[
https://issues.apache.org/jira/browse/TINKERPOP-964?page=com.atlassian.jira.plugin.system.issuetabpanels:comment-tabpanel&focusedCommentId=15087625#comment-15087625
]
Marko A. Rodriguez commented on TINKERPOP-964:
----------------------------------------------
Excellent! Can you provide some details on your experiments if you have them?
For instance:
* How many machines in the cluster?
* How big was the dataset (vertices and edges)?
* What OLAP jobs did you run?
* Any configuration issues/stumbling-blocks when trying to get this working?
* Any timing/performance statistics if you have them?
** The primary point of this ticket was to ensure compatibility and not
benchmarking, but if you have some stats, that would be really cool.
Finally, if you are confident that GiraphGraphComputer and SparkGraphComputer
both work correctly on a real Hadoop2 cluster (non-pseudocluster), please close
this ticket.
Thank you,
Marko.
> Test XXXGraphComputer on a Hadoop2 cluster (non-pseudocluster).

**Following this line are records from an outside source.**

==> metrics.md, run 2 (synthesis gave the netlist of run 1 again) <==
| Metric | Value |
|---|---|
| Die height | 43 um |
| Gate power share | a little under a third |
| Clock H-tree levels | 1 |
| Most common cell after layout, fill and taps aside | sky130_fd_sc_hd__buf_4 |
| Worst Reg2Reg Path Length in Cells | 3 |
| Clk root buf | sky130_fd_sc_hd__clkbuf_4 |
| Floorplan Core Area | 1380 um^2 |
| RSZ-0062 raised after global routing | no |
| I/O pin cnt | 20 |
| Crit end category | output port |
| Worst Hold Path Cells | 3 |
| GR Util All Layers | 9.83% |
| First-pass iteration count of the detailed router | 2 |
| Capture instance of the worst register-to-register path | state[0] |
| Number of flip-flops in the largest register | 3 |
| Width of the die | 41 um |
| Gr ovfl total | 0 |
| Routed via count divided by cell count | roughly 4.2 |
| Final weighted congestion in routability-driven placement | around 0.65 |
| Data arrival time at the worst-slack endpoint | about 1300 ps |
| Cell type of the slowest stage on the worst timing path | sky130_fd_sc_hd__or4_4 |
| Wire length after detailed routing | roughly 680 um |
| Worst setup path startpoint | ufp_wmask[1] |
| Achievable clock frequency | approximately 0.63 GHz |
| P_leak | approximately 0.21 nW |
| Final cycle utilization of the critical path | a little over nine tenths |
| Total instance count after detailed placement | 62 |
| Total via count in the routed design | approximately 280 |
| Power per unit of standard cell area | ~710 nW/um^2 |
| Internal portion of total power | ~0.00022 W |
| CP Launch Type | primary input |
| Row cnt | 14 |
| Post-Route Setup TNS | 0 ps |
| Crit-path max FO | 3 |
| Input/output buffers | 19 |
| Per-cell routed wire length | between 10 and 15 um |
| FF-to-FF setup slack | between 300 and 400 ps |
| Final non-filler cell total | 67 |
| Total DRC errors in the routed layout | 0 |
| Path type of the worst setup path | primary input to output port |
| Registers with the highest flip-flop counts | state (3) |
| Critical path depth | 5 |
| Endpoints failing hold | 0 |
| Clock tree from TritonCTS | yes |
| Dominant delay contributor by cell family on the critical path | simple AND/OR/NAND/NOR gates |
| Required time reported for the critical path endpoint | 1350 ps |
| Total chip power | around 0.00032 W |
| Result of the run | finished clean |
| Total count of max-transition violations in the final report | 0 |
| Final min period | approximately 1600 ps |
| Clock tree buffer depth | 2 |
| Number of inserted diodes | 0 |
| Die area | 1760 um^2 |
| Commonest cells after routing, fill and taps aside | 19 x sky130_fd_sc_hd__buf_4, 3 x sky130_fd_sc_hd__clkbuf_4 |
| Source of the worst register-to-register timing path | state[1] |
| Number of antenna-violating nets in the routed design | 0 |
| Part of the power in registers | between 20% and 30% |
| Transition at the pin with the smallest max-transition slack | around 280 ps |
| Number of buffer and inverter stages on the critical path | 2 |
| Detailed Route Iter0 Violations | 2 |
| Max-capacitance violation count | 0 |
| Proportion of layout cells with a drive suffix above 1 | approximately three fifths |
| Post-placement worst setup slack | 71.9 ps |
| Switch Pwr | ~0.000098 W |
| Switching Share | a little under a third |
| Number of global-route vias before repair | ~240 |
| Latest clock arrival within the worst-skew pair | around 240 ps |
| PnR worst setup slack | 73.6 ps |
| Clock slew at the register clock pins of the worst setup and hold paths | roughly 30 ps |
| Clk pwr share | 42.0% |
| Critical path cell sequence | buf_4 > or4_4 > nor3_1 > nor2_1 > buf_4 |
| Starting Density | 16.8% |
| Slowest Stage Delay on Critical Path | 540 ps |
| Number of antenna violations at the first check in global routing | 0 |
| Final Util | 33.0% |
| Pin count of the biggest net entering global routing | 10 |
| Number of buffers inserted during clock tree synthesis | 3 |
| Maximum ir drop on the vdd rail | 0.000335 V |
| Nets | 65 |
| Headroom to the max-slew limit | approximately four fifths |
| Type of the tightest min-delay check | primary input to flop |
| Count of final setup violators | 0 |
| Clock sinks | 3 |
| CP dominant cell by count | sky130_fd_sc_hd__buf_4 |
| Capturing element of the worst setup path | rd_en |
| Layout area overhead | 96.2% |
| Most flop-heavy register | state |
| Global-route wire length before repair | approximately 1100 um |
**config.mk**
```make
export PLATFORM = sky130hd
export DESIGN_NAME = frame_gen_top
export DESIGN_NICKNAME = d
export VERILOG_FILES = /design/src/source/frame_gen_pkg.sv /design/src/source/frame_gen_top.sv /design/src/source/frame_assembler.sv /design/src/source/crc32_beat.sv /design/src/source/beat_counter.sv /design/src/source/frame_fsm.sv
export SDC_FILE = /design/constraint.sdc
export NUM_CORES = 1
export LEC_CHECK = 0
export BUFFER_PORTS_ARGS = -buffer_cell sky130_fd_sc_hd__clkbuf_2
export CORE_UTILIZATION = 53
export DETAILED_ROUTE_END_ITERATION = 8
export PLACE_DENSITY_LB_ADDON = 0.2
export SYNTH_ARGS = -nofsm -noshare
export SYNTH_HDL_FRONTEND = slang
export SYNTH_SLANG_ARGS = --single-unit
```
**constraint.sdc**
```tcl
create_clock -name clk -period 7.1 [get_ports clk]
set_input_delay 1.065 -clock clk [delete_from_list [all_inputs] [get_ports clk]]
set_output_delay 1.065 -clock clk [all_outputs]
set_load 0.05 [all_outputs]
```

> ---------------------------------------------------------------
>
> Key: TINKERPOP-964
> URL: https://issues.apache.org/jira/browse/TINKERPOP-964
> Project: TinkerPop
> Issue Type: Improvement
> Components: hadoop, test-suite
> Affects Versions: 3.1.0-incubating
> Reporter: Marko A. Rodriguez
> Assignee: Jason Plurad
> Fix For: 3.1.1-incubating
>
>
> Seems that [~drobin1437] was having troubles with {{GiraphGraphComputer}} on
> his Hadoop2 cluster, where (crazy enough) it works fine on his Hadoop2
> pseudo-cluster. As such, I think we should test both {{SparkGraphComputer}}
> and {{GiraphGraphComputer}} on real clusters. Moreover, it would be great to
> test with the 1-billion edge Friendster graph. We had done this before in the
> {{MX}}-days, but we should make it part of our testing process (even if its
> manual). Perhaps using AWS to spin up a cluster "easily."